O pão-por-Deus, nos tempos da minha infância, era um dia festivo. Não pelas dádivas que nos colocavam dentro da saquinha de retalhos, feita com roupa da América, mas pela folia que se gerava nas ruas, quando uma moedinha  se recebía dos mais abastados.

Poucos tinham dinheiro, muito menos para dar. Castanhas ou laranjas aqui, biscoitos ou rebuçadinhos ali, e lá íamos, rua fora, batendo à porta das pessoas conhecidas. Os outros, cobriam a pobreza com o xaile, e escondiam a miséria das portas para dentro.

Mas se, para algumas crianças o « peditório » era, sobretudo, uma brincadeira, para outras pessoas, nomeadamente mulheres « envergonhadas », o pão-por-Deus era uma maneira de amealhar géneros alimentícios: milho, batatas, cebolas e fruta, de que muitas famílias careciam para calar a fome.

Com o passar dos anos e a melhoria das condições de vida, a tradição foi, naturalmente, rareando e perdendo o sentido original de partilha de bens pelos mais necessitados.

O crescimento discriminatório da economia e da riqueza, cada vez mais escandaloso, voltou, no entanto, a reclamar novas formas de apoio à pobreza e, presentemente, não chega já o dia do pão-por-Deus para socorrer os  necessitados. Há organismos vários de resposta à miséria quotidiana, sem mãos a medir para as crescentes solicitações que lhes caem à porta.
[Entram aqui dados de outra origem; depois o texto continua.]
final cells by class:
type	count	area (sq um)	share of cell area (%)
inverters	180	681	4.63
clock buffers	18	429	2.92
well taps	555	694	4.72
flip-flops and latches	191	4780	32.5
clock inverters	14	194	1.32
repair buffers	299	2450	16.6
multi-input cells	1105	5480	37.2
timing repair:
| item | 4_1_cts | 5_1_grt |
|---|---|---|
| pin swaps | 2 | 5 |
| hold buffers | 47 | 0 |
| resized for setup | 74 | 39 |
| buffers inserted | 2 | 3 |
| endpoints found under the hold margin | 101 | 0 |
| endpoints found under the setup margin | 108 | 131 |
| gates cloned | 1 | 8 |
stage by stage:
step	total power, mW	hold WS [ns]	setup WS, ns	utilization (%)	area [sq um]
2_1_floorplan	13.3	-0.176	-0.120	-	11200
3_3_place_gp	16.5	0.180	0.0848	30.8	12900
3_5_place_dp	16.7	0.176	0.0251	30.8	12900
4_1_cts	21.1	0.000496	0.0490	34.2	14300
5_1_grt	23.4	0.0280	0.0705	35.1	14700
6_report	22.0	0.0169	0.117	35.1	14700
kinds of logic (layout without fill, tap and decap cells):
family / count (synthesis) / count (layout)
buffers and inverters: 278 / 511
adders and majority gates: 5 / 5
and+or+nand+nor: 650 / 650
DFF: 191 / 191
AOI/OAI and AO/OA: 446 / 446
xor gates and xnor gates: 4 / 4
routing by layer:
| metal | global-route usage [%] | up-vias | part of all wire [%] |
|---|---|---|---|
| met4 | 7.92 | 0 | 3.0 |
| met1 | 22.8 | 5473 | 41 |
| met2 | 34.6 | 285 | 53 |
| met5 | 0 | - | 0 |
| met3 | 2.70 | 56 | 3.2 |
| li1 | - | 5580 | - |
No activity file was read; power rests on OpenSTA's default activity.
**src/rtl/load_store_fsm_p.sv**
```systemverilog
// ---------------------------------------------------------------------------
// load_store_fsm_p
//
// Purpose:
//   Moore controller that sequences LOAD and STORE micro-operations between
//   the register file, MAR/MDR and memory. It waits in MEM for the
//   memory-function-complete (MFC) handshake.
//
// Optional feature (macro LSFSM_MFC_TIMEOUT_EN):
//   When the macro is defined, the wait in MEM is bounded to MFC_TIMEOUT
//   cycles. On expiry the FSM goes to ERR for one cycle and pulses
//   timeout_err. When the macro is undefined, MEM waits indefinitely. In that
//   build no counter or ERR logic exists, and timeout_err is tied to 0.
//
// Ports:
//   clk, reset                 rising-edge clock, synchronous active-high reset
//   start, opCode              decoder request and opcode (sampled in IDLE only)
//   para1                      register index (LOAD destination / STORE source)
//   para2                      memory address, zero-extended onto address
//   MFC                        memory-function-complete (sampled in MEM only)
//   address                    latched para2 while busy, 0 in IDLE
//   marIn, MemEN, marOut, RW   MAR / memory control
//   readFromMem, outToBus,
//   readFromBus, outToMem      MDR control
//   regIn, regOut              one-hot register write / read select
//   incr, fetch                PC increment and next-fetch request (DONE)
//   busy                       high in every state except IDLE
//   timeout_err                one-cycle pulse when the MFC wait times out
// ---------------------------------------------------------------------------
module load_store_fsm_p #(
   parameter int          ADDR_W      = 16,
   parameter int          PARA_W      = 6,
   parameter int          NUM_REGS    = 6,
   parameter logic [3:0]  OP_LOAD     = 4'b1011,
   parameter logic [3:0]  OP_STORE    = 4'b1100,
   parameter int          MFC_TIMEOUT = 15
) (
   input  logic                clk,
   input  logic                reset,
   input  logic                start,
   input  logic [3:0]          opCode,
   input  logic [PARA_W-1:0]   para1,
   input  logic [PARA_W-1:0]   para2,
   input  logic                MFC,
   output logic [ADDR_W-1:0]   address,
   output logic                marIn,
   output logic                MemEN,
   output logic                marOut,
   output logic                RW,
   output logic                readFromMem,
   output logic                outToBus,
   output logic                readFromBus,
   output logic                outToMem,
   output logic [NUM_REGS-1:0] regIn,
   output logic [NUM_REGS-1:0] regOut,
   output logic                incr,
   output logic                fetch,
   output logic                busy,
   output logic                timeout_err
);

   typedef enum logic [2:0] {
      S_IDLE  = 3'd0,
      S_MAR   = 3'd1,
      S_BUS   = 3'd2,
      S_MEM   = 3'd3,
      S_RDMEM = 3'd4,
      S_DONE  = 3'd5,
      S_ERR   = 3'd6
   } state_t;

   state_t              state_q, state_d;
   logic [3:0]          op_q, op_d;
   logic [PARA_W-1:0]   para1_q, para1_d;
   logic [PARA_W-1:0]   para2_q, para2_d;
   logic                is_load;
   logic [NUM_REGS-1:0] reg_sel;

`ifdef LSFSM_MFC_TIMEOUT_EN
   // The counter holds the 0-based index of the current MEM cycle. It only
   // needs to reach MFC_TIMEOUT-1.
   localparam int CNT_W = (MFC_TIMEOUT > 1) ? $clog2(MFC_TIMEOUT) : 1;
   localparam logic [CNT_W-1:0] CNT_LAST = CNT_W'(MFC_TIMEOUT - 1);

   logic [CNT_W-1:0] cnt_q, cnt_d;
`endif

   // Only LOAD or STORE is ever latched, so "not LOAD" means STORE.
   assign is_load = (op_q == OP_LOAD);

   // One-hot decode of the latched register index. An out-of-range index
   // matches no bit and gives an all-zero select.
   genvar gi;
   generate
      for (gi = 0; gi < NUM_REGS; gi++) begin : g_onehot
         assign reg_sel[gi] = (para1_q == PARA_W'(gi));
      end
   endgenerate

   // ------------------------------------------------------------------
   // State and operand registers
   // ------------------------------------------------------------------
   always_ff @(posedge clk) begin
      if (reset) begin
         state_q <= S_IDLE;
         op_q    <= '0;
         para1_q <= '0;
         para2_q <= '0;
`ifdef LSFSM_MFC_TIMEOUT_EN
         cnt_q   <= '0;
`endif
      end else begin
         state_q <= state_d;
         op_q    <= op_d;
         para1_q <= para1_d;
         para2_q <= para2_d;
`ifdef LSFSM_MFC_TIMEOUT_EN
         cnt_q   <= cnt_d;
`endif
      end
   end

   // ------------------------------------------------------------------
   // Next-state and operand-capture logic
   // ------------------------------------------------------------------
   always_comb begin
      state_d = state_q;
      op_d    = op_q;
      para1_d = para1_q;
      para2_d = para2_q;
`ifdef LSFSM_MFC_TIMEOUT_EN
      cnt_d   = cnt_q;
`endif
      case (state_q)
         S_IDLE: begin
            // Unknown opcodes are dropped. The FSM stays idle.
            if (start && (opCode == OP_LOAD || opCode == OP_STORE)) begin
               op_d    = opCode;
               para1_d = para1;
               para2_d = para2;
               state_d = S_MAR;
            end
         end
         S_MAR: begin
            state_d = is_load ? S_MEM : S_BUS;
`ifdef LSFSM_MFC_TIMEOUT_EN
            cnt_d   = '0;
`endif
         end
         S_BUS: begin
            state_d = S_MEM;
`ifdef LSFSM_MFC_TIMEOUT_EN
            cnt_d   = '0;
`endif
         end
         S_MEM: begin
            // MFC is checked first, so it wins over a timeout that expires
            // in the same cycle.
            if (MFC) begin
               state_d = is_load ? S_RDMEM : S_DONE;
            end
`ifdef LSFSM_MFC_TIMEOUT_EN
            else if (cnt_q == CNT_LAST) begin
               state_d = S_ERR;
            end else begin
               cnt_d = cnt_q + CNT_W'(1);
            end
`endif
         end
         S_RDMEM: state_d = S_DONE;
         S_DONE:  state_d = S_IDLE;
`ifdef LSFSM_MFC_TIMEOUT_EN
         S_ERR:   state_d = S_IDLE;
`endif
         default: state_d = S_IDLE;
      endcase
   end

   // ------------------------------------------------------------------
   // Moore output decode: depends on state and latched operands only
   // ------------------------------------------------------------------
   always_comb begin
      address     = '0;
      marIn       = 1'b0;
      MemEN       = 1'b0;
      marOut      = 1'b0;
      RW          = 1'b0;
      readFromMem = 1'b0;
      outToBus    = 1'b0;
      readFromBus = 1'b0;
      outToMem    = 1'b0;
      regIn       = '0;
      regOut      = '0;
      incr        = 1'b0;
      fetch       = 1'b0;
      busy        = (state_q != S_IDLE);
      timeout_err = 1'b0;

      if (state_q != S_IDLE) begin
         address = ADDR_W'(para2_q);
      end

      case (state_q)
         S_MAR: marIn = 1'b1;
         S_BUS: begin
            regOut      = reg_sel;
            readFromBus = 1'b1;
         end
         S_MEM: begin
            MemEN    = 1'b1;
            marOut   = 1'b1;
            RW       = is_load;
            outToMem = ~is_load;
         end
         S_RDMEM: begin
            readFromMem = 1'b1;
            outToBus    = 1'b1;
            regIn       = reg_sel;
         end
         S_DONE: begin
            fetch = 1'b1;
            incr  = 1'b1;
         end
`ifdef LSFSM_MFC_TIMEOUT_EN
         S_ERR: timeout_err = 1'b1;
`endif
         default: ;
      endcase
   end

endmodule

```
**config.mk**
```make
export PLATFORM = sky130hd
export DESIGN_NAME = load_store_fsm_p
export DESIGN_NICKNAME = d
export VERILOG_FILES = /design/src/rtl/load_store_fsm_p.sv
export SDC_FILE = /design/constraint.sdc
export NUM_CORES = 1
export LEC_CHECK = 0
export BUFFER_PORTS_ARGS = -buffer_cell sky130_fd_sc_hd__buf_2
export CAP_MARGIN = 10
export CORE_UTILIZATION = 39
export DETAILED_ROUTE_END_ITERATION = 10
export GPL_ROUTABILITY_DRIVEN = 0
export PLACE_DENSITY = 0.74
export SYNTH_ARGS = -nofsm -noshare
export SYNTH_HDL_FRONTEND = slang
export SYNTH_SLANG_ARGS = --single-unit
```
**constraint.sdc**
```tcl
create_clock -name clk -period 1.4 [get_ports clk]
set_clock_uncertainty 0.05 [all_clocks]
set_input_delay 0.07 -clock clk [delete_from_list [all_inputs] [get_ports clk]]
set_output_delay 0.07 -clock clk [all_outputs]
set_load 0.03 [all_outputs]
```
* After elaboration in Yosys (flattened, before gate mapping)
Cells that the tools add are included.
** Word-level totals
- Bits in registers :: 19
- Bits of input ports :: 20
** Cells by class
- Reductions and logical operators :: 7
- Muxes and demuxes :: 15
- Equality and inequality tests :: 15
- Bitwise logic cells :: 1
** Operator list (number)
- $mux W6 :: 3
- $pmux W3 S5 :: 1
- $eq A4 B4 Y1 const B :: 3
- $eq A6 B2 Y1 const B :: 2
- $eq A6 B3 Y1 const B :: 2
- $mux W1 :: 9
- $eq A3 B2 Y1 const B :: 2
- $eq A3 B3 Y1 const B :: 2
- $eq A6 B1 Y1 const B :: 1
- $logic_not A6 Y1 :: 1
- $mux W3 :: 2
- $ne A2 B2 Y1 const B :: 2
- $reduce_and A2 Y1 :: 2
- $eq A3 B1 Y1 const B :: 1
- $logic_not A3 Y1 :: 1
- $reduce_bool A3 Y1 :: 1
- $logic_and A1 B1 Y1 :: 1
- $logic_or A1 B1 Y1 :: 1
- $not A1 Y1 :: 1

* Longest topological paths before layout
- Word-level depth :: 5
- Depth in mapped cells :: 5
- Depth with buffers taken out :: 5

* Least setup slack after synthesis
Ideal clock, no wire load.
- Path type :: reg-to-output
- Start point :: register para1_q[3]
- End point :: output port regIn[4]
- Cell stages (with the launch flop) :: 4
- Arrival :: 1.606 ns
- Slack :: -0.326 ns
- Data required time :: 1.280 ns
- Path through :: dfxtp_1 -> or4b_4 -> or3_4 -> nor2_1
** Between the ends
- Word-level cells in the longest chain between the ends :: 2
** RTL lines
- start, declared :: RTL line 74 : logic [PARA_W-1:0] para1_q, para1_d;
- start signal, assigned :: RTL line 115 : para1_q <= para1_d;
- $eq A6 B3 Y1 :: RTL line 96 : assign reg_sel[gi] = (para1_q == PARA_W'(gi));
- $mux W6 :: RTL line 203 : case (state_q)
- end, declared :: RTL line 54 : output logic [NUM_REGS-1:0] regIn,
No other way between the ends.

* Final worst setup path
- Start point :: register para1_q[4]
- End point :: output port regIn[4]
Same word-level chain as after synthesis.

==> run_results.csv <==
group,metric,value,unit
outcome,outcome,"complete, but fails checks",
outcome,violations,"setup timing",
timing,finalSetupViolCount,25,
power_and_ir_drop,ir_drop,0.736,mV
synthesis,muxShareOfSynthArea,11.8,%
die,start_util,42.9,%
clock_tree,tritoncts,"built",
drt,highest_layer,"met4",
grt,grt_pass1_vias,1109,
flow_run,drv_cap,0,
clock_tree,cts_buffers,3,
synthesis,synth-edff-count,0,
clock_tree,cts_root_buf,"clkbuf_4",
grt,grt_overflow,0,
placed_design,dp_cells,220,
worst_setup_path,worst_setup_path_start_kind,"register",
placed_design,dp_hpwl,1940,um
die,row_count,18,
worst_setup_path,r2r_setup_slack,-0.06,ns
drt,wl_per_cell,13.7,um
grt,grt_max_degree,26,
placed_design,dp_slack,-0.260,ns
synthesis,yosysTopAreaCell,"dfxtp_1",
synthesis,synth-compound-area-share,6.36,%
worst_setup_path,path_delay_family,"simple AND/OR/NAND/NOR gates",
layout,stdcell_count,252,
timing,clock.fmax,506,MHz
min_path,min_from,"opCode[2]",
die,die_y,55.2,um
drt,detail-route-antenna-nets,0,
synthesis,post_synth_xor_area_fraction,0,%
synthesis,synth_most_common_cell,"nand2_1",
min_path,holdPathEnd,"op_q[2]$_SDFFE_PP0P_",
drt,drtPass1Iterations,4,
synthesis,async_flop_share,0,%
synthesis,synth_top_area_share,34.5,%
power_and_ir_drop,leakage,0.000875,uW
min_path,holdPathStages,3,
worst_setup_path,path_cells,"or4b_4, or3_4, nor2_4, buf_6",
grt,grt_pass1_wl,4940,um
worst_setup_path,crit_fanout,3,
placed_design,port_buffers,48,
timing,post-route-period-util,141,%
worst_setup_path,path_class,"register to output port",
timing,slew_viol_final,0,
layout,drive_above_1_share,50.5,%
synthesis,synth-seq-cells,19,
die,core-area,2570,um2
layout,fill_cells,174,
timing,fin_crit,1.98,ns
worst_setup_path,reg2regPathDepth,5,
worst_setup_path,critPathBufInv,1,
worst_setup_path,cp_data_arrival_time,1.86,ns
layout,fin_util,77.0,%
timing,final-hold-violation-count,0,
timing,setup_tns,-5.37,ns
drt,vias_per_cell,4.94,
die,die_w,55.2,um
synthesis,seq_area_frac_synth,34.5,%
drt,vias,1245,
layout,area_growth,79.5,%
drt,first_iter_violations,9,
synthesis,yosys_most_used_dff,"dfxtp_1",
clock_tree,cts_sinks,19,
synthesis,syn_inst,140,
synthesis,ys_top_cells_by_count,"nand2_1, dfxtp_1, buf_4",
grt,grt_use_total,23.7,%
layout,insertedDiodeCount,0,
drt,met3WireLength,123,um
power_and_ir_drop,power.density,750,nW/um2
synthesis,synth.distinct_cells,33,
worst_setup_path,reg2reg_from,"state_q[1]$_SDFFE_PP0P_",
synthesis,synthTopCellsByArea,"dfxtp_1, mux2i_1, buf_4",
synthesis,synth_top_family_by_area,"simple AND/OR/NAND/NOR gates",
grt,grt_antenna_before_repair,0,
min_path,hold_class,"primary input to register",
worst_setup_path,r2r_end,"para1_q[1]$_SDFFE_PP0P_",
timing,rsz0062_at_grt,"true",
die,die_area,3040,um2
worst_setup_path,slowest_delay,0.54,ns
layout,fin_nets,243,
drt,wl_met1,1280,um
synthesis,synthSimpleGateAreaFrac,32.7,%
die,io_pins,60,
drt,wl_met2,2020,um
synthesis,synth_area,1100,um2
worst_setup_path,cp_data_required_time,1.28,ns
clock_tree,clk_pin_slew,0.10,ns
drt,finalWirelength,3460,um
synthesis,synth_warnings,0,
synthesis,synth_fa_ha_area_share,0,%
drt,route.detailed.drc,0,
synthesis,syn_area_per_cell,7.87,um2
timing,setup_ws,-0.577,ns
timing,timing.hold.ws,0.0434,ns
worst_setup_path,end_kind,"output port",
clock_tree,clockBufferDepth,2,
clock_tree,h-tree-depth,1,
clock_tree,clock_latency,0.30,ns
worst_setup_path,cp_slowest_cell,"or4b_4",
## layer usage
layer / vias to the layer above / global-route usage, %
met5: - / 0
met4: 0 / 8.33
met3: 5 / 3.83
met2: 46 / 47.0
met1: 588 / 24.5
li1: 606 / -
## power breakdown
| part | internal, uW | switching (uW) |
|---|---|---|
| clock | 111 | 169 |
| sequential | 569 | 29.9 |
| combinational | 286 | 319 |
| total | 966 | 517 |
## stage by stage
step,power (uW),cell area (um2)
final,1480,1980
after global routing,1550,1980
after CTS,1350,1790
after detailed placement,973,1420
after global placement,964,1420
after floorplan,875,1190
## final cells by class
class / instances / area, um2 / share of cell area [%]
sequential: 19 / 394 / 19.9
timing repair buffer: 87 / 717 / 36.2
tap: 30 / 37.5 / 1.90
multi-input combinational: 105 / 769 / 38.9
clock buffer: 4 / 26.3 / 1.33
inverter: 7 / 33.8 / 1.71
## cell families (layout without fill, tap and decap cells)
| group | count (synthesis) | in the layout |
|---|---|---|
| AO/OA/AOI/OAI | 10 | 10 |
| other | 1 | 11 |
| buffers and inverters | 26 | 98 |
| AND/OR/NAND/NOR | 71 | 71 |
| multiplexers | 13 | 13 |
| flip-flops | 19 | 19 |
## timing repair
item                                    4_1_cts  5_1_grt
endpoints found under the setup margin       25       34
hold buffers                                 14        0
endpoints found under the hold margin        15        0
pin swaps                                     7       15
setup buffers                                 6        8
gates cloned                                  0        1
gates resized for setup                      52       37
## tightest hold or removal path: cells and delay by family
family          cells  cell delay [ns]
simple gates        1             0.08
buf+inv             1             0.13
compound gates      1             0.08
## registers in the layout (all words and copies together) (netlist names)
signal,flops
para1_q,6
op_q,4
para2_q,6
state_q,3
## cell usage in the layout, fill, tap and decap left out, types with 3 or more instances in the layout
cell type	instances
buf_2	23
buf_4	26
buf_6	23
clkbuf_4	4
conb_1	11
dfxtp_1	12
dfxtp_2	5
dlygate4sd3_1	14
inv_1	3
mux2i_1	13
nand2_1	27
nand3_1	3
nor2_1	4
nor2_4	9
nor2b_1	7
o21a_1	3
## worst max path at each step
stage,start,to,slack [ns],depth (start not counted)
6_report,para1_q[4]$_SDFFE_PP0P_,regIn[4],-0.58,4
5_1_grt,para1_q[4]$_SDFFE_PP0P_,regOut[4],-0.62,4
4_1_cts,para1_q[4]$_SDFFE_PP0P_,regOut[0],-0.53,4
3_5_place_dp,para1_q[2]$_SDFFE_PP0P_,regOut[0],-0.26,4
3_3_place_gp,para1_q[2]$_SDFFE_PP0P_,regOut[0],-0.24,4
2_1_floorplan,para1_q[2]$_SDFFE_PP0P_,regOut[2],-0.18,3
(Power assumes the default switching activity.)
Todas essas Organizações não governamentais (ONG) e instituições particulares de solidariedade social (IPSS), agindo em rede, desenvolvem, com a ajuda de muitos voluntários, ações nas áreas da saúde e da infância, da juventude, da valorização familiar e profissional e da promoção social.

Podemos dizer que a sociedade civil despertou, na última década, para o dever da intervenção solidária que liberta os carenciados e lhes proporciona o lugar a que têm direito, afirmando a sua cidadania.

Neste Ano Europeu do Voluntariado, instituído para apelar e promover a participação de um quarto da população do velho continente em ações viradas para a sociedade, importa sobretudo responder às necessidades básicas de cerca de um quinto da população portuguesa que, segundo dados divulgados em 2004 pela comissão europeia, continua a viver no limiar da pobreza, agora ainda mais agravada pelo aumento exponencial do desemprego e do abaixamento dos salários.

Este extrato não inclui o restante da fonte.